How should the Entity ID be configured for SAML Authentication in Automation Suite for both the host and tenant levels, and what are the implications of each configuration?

This article addresses the capability of implementing dual-level configuration for SAML Authentication in Automation Suite, specifically at the 'Host' and 'Tenant' levels. We provide guidance on utilizing the deprecated global identifier option to enable this dual-level configuration without needing to create separate applications in the Identity Provider (IdP). However, it's important to note that the global identifier option is slated for removal in future versions of Automation Suite.
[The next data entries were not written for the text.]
**src/hw/rtl/uvs_pkg.sv**
```systemverilog
package uvs_pkg;

  localparam int MAX_DIVISIONS = 256;
  localparam int CORDIC_STEPS = 16;
  localparam int DIV_STEPS = 33;

  localparam logic signed [32:0] CORDIC_GAIN = 33'sd652032874;

  typedef enum logic [2:0] {
    CFG_RADIUS   = 3'd0,
    CFG_SECTORS  = 3'd1,
    CFG_STACKS   = 3'd2,
    CFG_CENTER_X = 3'd3,
    CFG_CENTER_Y = 3'd4,
    CFG_CENTER_Z = 3'd5
  } cfg_idx_t;

  typedef logic signed [31:0] trig_t;

  function automatic logic [31:0] atan_turn(input int i);
    logic [31:0] a;
    case (i)
      0: a = 32'd536870912;
      1: a = 32'd316933406;
      2: a = 32'd167458907;
      3: a = 32'd85004756;
      4: a = 32'd42667331;
      5: a = 32'd21354465;
      6: a = 32'd10679838;
      7: a = 32'd5340245;
      8: a = 32'd2670163;
      9: a = 32'd1335087;
      10: a = 32'd667544;
      11: a = 32'd333772;
      12: a = 32'd166886;
      13: a = 32'd83443;
      14: a = 32'd41722;
      15: a = 32'd20861;
      default: a = 32'd0;
    endcase
    return a;
  endfunction

endpackage

```
**src/hw/rtl/uvs_cordic.sv**
```systemverilog
module uvs_cordic (
  input  logic          clk,
  input  logic          rst,
  input  logic          in_valid,
  input  logic [31:0]   phase,
  input  logic [15:0]   tag_in,
  output logic          out_valid,
  output uvs_pkg::trig_t cos_out,
  output uvs_pkg::trig_t sin_out,
  output logic [15:0]   tag_out
);
  import uvs_pkg::*;

  logic               v    [0:CORDIC_STEPS];
  logic signed [32:0] x    [0:CORDIC_STEPS];
  logic signed [32:0] y    [0:CORDIC_STEPS];
  logic signed [33:0] z    [0:CORDIC_STEPS];
  logic [1:0]         quad [0:CORDIC_STEPS];
  logic [15:0]        tag  [0:CORDIC_STEPS];
  logic signed [32:0] x_next [1:CORDIC_STEPS];
  logic signed [32:0] y_next [1:CORDIC_STEPS];
  logic signed [33:0] z_next [1:CORDIC_STEPS];
  logic [1:0]         quad_in;
  logic [31:0]        resid;
  logic               v_post;
  trig_t              c_post;
  trig_t              s_post;
  logic [15:0]        tag_post;
  trig_t              c_next;
  trig_t              s_next;

  always_comb begin
    logic [31:0] shifted;
    shifted = phase + 32'h2000_0000;
    quad_in = shifted[31:30];
    resid = phase - {quad_in, 30'd0};
  end

  always_comb begin
    logic signed [32:0] dx;
    logic signed [32:0] dy;
    logic signed [33:0] da;
    for (int k = 1; k <= CORDIC_STEPS; k++) begin
      dx = y[k-1] >>> (k - 1);
      dy = x[k-1] >>> (k - 1);
      da = $signed({2'b00, atan_turn(k - 1)});
      if (z[k-1] >= 0) begin
        x_next[k] = x[k-1] - dx;
        y_next[k] = y[k-1] + dy;
        z_next[k] = z[k-1] - da;
      end else begin
        x_next[k] = x[k-1] + dx;
        y_next[k] = y[k-1] - dy;
        z_next[k] = z[k-1] + da;
      end
    end
  end

  always_comb begin
    logic signed [32:0] xf;
    logic signed [32:0] yf;
    xf = x[CORDIC_STEPS];
    yf = y[CORDIC_STEPS];
    case (quad[CORDIC_STEPS])
      2'd0: begin
        c_next = xf[31:0];
        s_next = yf[31:0];
      end
      2'd1: begin
        c_next = 32'(-yf);
        s_next = xf[31:0];
      end
      2'd2: begin
        c_next = 32'(-xf);
        s_next = 32'(-yf);
      end
      default: begin
        c_next = yf[31:0];
        s_next = 32'(-xf);
      end
    endcase
  end

  always_ff @(posedge clk) begin
    if (rst) begin
      for (int k = 0; k <= CORDIC_STEPS; k++) v[k] <= 1'b0;
      v_post <= 1'b0;
    end else begin
      v[0] <= in_valid;
      for (int k = 1; k <= CORDIC_STEPS; k++) v[k] <= v[k-1];
      v_post <= v[CORDIC_STEPS];
    end
    x[0] <= CORDIC_GAIN;
    y[0] <= 33'sd0;
    z[0] <= {{2{resid[31]}}, resid};
    quad[0] <= quad_in;
    tag[0] <= tag_in;
    for (int k = 1; k <= CORDIC_STEPS; k++) begin
      x[k] <= x_next[k];
      y[k] <= y_next[k];
      z[k] <= z_next[k];
      quad[k] <= quad[k-1];
      tag[k] <= tag[k-1];
    end
    c_post <= c_next;
    s_post <= s_next;
    tag_post <= tag[CORDIC_STEPS];
  end

  assign out_valid = v_post;
  assign cos_out = c_post;
  assign sin_out = s_post;
  assign tag_out = tag_post;

endmodule

```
As a result, we recommend preparing for this change by adopting the approach of using the global identifier option in conjunction with setting up two distinct application entries within the IdP - one for host level access and another for tenant level access.

Resolution:

1. Host-Level Configuration:

   • The Entity ID is defaulted to a global identifier due to the absence of a unique identifier for the host.
   • Example: For the FQDN https://dev.env, the Entity ID would be https://dev.env/identity_

2. Tenant-Level Configuration:

   • Two options are available in the drop-down menu:
     • Global Identifier: This option allows for a single application to be created within the IdP as it uses the same Entity ID as the host.
       • Example: https://dev.env/identity_

• Org Specific Identifier: Set up separate applications in the IdP for host and tenant level access. This approach aligns with the recommended Org Specific Identifier method and appends the organization identifier to the Entity ID.
  • Example: https://dev.env/d0c5a324-aa1d-4fd6-9331-e61f41276d34/identity_

• As the 'Global Identifier' option is on a deprecation path, it’s advisable to start setting up separate applications in the IdP for host and tenant level access and using 'Org Specific Identifier'.